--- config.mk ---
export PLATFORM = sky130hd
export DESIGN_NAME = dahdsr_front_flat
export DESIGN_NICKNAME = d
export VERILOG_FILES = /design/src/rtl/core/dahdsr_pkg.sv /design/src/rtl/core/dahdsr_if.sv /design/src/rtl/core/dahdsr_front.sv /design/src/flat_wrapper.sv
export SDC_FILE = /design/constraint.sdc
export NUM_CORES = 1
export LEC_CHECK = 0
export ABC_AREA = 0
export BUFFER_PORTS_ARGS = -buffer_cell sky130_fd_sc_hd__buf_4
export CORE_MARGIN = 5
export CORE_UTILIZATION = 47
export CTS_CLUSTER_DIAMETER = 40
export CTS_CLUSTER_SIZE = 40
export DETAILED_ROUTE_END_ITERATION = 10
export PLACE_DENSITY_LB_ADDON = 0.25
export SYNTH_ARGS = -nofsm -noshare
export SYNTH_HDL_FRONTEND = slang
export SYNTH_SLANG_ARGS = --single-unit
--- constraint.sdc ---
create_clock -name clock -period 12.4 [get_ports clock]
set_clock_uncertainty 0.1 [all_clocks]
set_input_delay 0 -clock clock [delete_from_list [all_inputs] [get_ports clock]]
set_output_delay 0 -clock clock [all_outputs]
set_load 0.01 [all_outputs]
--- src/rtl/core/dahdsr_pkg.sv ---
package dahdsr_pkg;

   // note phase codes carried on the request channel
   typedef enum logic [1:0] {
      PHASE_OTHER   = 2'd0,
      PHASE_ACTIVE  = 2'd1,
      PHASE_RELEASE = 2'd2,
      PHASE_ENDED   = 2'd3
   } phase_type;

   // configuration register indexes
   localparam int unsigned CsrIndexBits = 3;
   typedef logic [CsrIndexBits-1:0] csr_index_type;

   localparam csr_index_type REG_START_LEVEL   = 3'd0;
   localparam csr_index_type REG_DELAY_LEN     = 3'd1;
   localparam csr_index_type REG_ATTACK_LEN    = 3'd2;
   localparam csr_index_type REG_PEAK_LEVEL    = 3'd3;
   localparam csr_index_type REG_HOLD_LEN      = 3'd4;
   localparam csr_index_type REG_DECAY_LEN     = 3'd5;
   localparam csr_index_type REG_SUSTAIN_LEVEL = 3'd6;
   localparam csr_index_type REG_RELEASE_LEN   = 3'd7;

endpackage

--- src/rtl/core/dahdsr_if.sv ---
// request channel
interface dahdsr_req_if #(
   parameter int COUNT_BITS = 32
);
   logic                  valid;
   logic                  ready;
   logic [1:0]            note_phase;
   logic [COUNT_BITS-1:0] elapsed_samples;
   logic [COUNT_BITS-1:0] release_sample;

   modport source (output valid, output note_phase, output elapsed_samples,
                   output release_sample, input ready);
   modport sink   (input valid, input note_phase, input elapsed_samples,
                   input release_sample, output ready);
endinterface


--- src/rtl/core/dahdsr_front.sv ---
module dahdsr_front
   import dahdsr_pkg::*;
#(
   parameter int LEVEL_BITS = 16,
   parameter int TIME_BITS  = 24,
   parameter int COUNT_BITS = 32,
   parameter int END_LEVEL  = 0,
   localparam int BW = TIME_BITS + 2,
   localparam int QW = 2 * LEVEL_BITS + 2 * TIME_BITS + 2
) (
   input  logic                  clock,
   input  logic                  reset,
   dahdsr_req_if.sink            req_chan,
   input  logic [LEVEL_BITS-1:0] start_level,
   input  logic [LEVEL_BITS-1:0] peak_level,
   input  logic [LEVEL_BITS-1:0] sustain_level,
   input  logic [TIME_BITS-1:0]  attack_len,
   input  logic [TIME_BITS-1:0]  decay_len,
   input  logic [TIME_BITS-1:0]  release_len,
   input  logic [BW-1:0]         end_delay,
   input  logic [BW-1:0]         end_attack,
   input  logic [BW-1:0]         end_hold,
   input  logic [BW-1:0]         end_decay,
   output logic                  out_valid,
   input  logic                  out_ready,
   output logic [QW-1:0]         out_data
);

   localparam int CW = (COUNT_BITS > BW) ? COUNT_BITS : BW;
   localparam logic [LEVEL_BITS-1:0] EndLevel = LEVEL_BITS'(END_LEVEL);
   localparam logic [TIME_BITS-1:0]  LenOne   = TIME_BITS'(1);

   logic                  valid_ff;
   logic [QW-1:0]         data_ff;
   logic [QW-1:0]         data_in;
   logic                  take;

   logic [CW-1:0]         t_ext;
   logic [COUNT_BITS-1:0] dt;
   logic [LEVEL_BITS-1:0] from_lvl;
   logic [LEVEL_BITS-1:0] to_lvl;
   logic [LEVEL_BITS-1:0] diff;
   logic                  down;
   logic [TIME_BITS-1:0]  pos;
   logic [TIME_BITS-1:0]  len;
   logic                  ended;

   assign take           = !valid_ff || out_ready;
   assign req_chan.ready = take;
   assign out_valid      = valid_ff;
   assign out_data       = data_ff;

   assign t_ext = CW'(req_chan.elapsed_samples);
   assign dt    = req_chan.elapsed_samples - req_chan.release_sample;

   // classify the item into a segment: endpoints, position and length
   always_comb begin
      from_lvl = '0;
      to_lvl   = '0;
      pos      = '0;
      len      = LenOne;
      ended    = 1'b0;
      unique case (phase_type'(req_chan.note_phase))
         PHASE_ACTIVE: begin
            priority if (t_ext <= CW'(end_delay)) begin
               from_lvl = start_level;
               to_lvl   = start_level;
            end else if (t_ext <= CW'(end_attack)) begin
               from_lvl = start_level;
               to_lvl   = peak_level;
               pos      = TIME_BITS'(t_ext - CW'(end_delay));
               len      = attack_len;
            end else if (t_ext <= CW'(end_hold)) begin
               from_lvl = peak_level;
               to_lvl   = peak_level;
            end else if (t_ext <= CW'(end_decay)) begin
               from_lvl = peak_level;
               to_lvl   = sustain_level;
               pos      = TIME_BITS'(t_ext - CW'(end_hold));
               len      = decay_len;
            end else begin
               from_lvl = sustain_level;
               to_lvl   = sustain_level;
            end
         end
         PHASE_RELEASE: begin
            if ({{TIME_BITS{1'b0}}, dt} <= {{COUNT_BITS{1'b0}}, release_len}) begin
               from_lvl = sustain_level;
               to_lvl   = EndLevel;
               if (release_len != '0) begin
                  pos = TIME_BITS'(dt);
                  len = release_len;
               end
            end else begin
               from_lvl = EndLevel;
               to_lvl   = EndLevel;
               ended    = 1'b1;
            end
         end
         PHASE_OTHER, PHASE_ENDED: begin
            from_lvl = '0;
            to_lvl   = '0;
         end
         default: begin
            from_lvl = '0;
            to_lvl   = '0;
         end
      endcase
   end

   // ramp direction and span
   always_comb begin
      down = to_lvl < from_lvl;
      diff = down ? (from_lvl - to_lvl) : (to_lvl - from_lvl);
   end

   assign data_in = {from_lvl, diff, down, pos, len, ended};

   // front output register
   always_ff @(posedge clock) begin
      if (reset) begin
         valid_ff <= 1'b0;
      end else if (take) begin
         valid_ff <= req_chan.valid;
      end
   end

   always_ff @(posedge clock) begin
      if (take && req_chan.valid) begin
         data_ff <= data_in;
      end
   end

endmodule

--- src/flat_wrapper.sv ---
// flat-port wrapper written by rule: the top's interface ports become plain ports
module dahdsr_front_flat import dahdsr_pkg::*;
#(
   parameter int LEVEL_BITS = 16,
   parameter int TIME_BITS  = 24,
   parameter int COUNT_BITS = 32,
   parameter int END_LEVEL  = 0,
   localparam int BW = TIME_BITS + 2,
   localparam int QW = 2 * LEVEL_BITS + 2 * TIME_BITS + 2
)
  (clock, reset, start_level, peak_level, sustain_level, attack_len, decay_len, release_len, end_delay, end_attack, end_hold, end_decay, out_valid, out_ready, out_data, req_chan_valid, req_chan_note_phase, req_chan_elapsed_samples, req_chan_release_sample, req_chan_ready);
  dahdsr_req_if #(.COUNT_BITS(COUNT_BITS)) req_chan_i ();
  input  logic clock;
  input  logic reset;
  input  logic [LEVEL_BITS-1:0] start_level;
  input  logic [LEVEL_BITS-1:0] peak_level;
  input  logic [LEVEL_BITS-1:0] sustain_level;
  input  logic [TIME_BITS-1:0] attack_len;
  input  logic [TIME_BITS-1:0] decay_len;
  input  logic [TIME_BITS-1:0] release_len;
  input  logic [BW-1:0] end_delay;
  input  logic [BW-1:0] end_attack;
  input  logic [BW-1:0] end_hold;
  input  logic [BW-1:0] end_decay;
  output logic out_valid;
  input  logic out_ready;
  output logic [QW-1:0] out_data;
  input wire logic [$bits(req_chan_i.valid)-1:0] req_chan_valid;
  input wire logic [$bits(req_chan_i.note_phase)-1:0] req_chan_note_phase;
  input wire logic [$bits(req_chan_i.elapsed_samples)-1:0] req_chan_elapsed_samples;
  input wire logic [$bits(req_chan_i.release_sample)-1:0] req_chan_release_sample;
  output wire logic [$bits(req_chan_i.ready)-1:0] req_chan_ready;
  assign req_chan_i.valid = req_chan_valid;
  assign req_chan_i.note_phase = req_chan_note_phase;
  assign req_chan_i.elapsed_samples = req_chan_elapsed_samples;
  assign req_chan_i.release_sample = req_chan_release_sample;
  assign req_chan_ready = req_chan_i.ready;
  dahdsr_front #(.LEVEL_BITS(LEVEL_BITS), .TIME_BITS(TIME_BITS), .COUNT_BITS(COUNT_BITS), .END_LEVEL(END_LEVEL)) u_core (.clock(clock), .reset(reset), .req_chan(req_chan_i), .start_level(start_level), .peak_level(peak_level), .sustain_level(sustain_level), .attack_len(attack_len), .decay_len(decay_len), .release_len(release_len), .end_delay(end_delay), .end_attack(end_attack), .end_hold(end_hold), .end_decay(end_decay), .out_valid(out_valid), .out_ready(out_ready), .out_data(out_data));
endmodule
----
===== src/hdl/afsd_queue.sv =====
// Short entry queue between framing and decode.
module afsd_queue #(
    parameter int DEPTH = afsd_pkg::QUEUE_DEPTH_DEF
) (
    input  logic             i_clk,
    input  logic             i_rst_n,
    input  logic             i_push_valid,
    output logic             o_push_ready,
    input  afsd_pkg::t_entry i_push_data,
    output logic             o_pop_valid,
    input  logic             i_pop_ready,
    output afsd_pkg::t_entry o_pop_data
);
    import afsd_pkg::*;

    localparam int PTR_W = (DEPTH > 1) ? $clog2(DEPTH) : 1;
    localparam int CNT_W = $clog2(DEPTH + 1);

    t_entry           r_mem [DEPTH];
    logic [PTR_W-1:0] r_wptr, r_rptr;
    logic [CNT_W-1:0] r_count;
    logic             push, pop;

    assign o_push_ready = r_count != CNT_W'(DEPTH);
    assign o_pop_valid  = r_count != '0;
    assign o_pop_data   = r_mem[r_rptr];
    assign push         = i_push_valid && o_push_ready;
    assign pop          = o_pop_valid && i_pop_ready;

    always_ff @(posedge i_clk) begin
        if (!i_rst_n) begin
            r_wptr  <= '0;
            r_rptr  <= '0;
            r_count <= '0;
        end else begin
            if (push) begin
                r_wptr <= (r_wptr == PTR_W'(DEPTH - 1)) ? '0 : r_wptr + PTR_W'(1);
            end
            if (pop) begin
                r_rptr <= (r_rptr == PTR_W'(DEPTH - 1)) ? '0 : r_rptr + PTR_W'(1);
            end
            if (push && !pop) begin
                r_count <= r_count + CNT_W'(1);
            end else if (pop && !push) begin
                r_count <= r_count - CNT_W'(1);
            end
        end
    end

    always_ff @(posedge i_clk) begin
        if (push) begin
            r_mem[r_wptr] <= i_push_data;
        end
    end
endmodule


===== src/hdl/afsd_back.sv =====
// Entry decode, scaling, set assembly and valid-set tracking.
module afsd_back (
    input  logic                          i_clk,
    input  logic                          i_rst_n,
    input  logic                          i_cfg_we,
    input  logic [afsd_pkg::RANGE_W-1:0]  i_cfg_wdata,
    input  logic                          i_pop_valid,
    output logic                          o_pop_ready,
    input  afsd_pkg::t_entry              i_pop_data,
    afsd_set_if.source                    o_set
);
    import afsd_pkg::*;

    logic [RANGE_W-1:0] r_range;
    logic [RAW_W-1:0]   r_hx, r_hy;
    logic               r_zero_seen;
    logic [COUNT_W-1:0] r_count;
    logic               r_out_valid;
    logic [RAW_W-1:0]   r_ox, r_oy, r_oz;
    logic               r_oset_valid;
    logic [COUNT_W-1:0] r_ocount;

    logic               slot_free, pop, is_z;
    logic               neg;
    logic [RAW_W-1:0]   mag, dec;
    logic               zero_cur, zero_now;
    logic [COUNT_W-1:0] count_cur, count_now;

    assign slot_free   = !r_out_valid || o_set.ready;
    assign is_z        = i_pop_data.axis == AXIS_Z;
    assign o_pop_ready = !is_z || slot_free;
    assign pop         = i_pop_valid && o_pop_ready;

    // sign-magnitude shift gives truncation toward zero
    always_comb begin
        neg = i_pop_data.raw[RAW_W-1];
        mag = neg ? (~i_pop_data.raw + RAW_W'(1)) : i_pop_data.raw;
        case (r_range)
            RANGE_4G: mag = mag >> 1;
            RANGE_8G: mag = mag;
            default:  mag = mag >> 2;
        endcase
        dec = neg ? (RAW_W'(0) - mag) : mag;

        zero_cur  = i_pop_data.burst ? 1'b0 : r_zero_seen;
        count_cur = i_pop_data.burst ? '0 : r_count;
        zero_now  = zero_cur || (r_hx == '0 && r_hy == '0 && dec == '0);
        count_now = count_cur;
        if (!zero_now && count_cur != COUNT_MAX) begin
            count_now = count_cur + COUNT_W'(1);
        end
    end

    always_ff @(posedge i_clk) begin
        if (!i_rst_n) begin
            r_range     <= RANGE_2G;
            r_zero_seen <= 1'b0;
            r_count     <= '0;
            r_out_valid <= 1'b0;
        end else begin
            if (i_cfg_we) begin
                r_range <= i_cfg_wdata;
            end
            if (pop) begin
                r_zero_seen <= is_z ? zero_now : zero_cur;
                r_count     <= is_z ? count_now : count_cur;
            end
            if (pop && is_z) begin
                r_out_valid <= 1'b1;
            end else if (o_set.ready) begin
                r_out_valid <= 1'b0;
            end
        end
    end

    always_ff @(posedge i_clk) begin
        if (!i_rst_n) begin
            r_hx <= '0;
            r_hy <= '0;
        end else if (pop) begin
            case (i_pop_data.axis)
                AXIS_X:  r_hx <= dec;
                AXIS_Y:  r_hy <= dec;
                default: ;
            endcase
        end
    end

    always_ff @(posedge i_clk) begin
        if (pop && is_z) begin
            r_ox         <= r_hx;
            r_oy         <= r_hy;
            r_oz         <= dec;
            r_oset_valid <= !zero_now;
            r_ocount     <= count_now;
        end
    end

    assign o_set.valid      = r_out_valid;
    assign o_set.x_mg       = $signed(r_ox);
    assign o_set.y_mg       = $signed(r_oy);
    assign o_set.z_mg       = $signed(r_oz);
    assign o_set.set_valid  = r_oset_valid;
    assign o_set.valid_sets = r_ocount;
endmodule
----
_Your task_: Read the listing above, then copy every line that includes the string "default".

_Solution for this task_:
         default: begin
            default:  mag = mag >> 2;
                default: ;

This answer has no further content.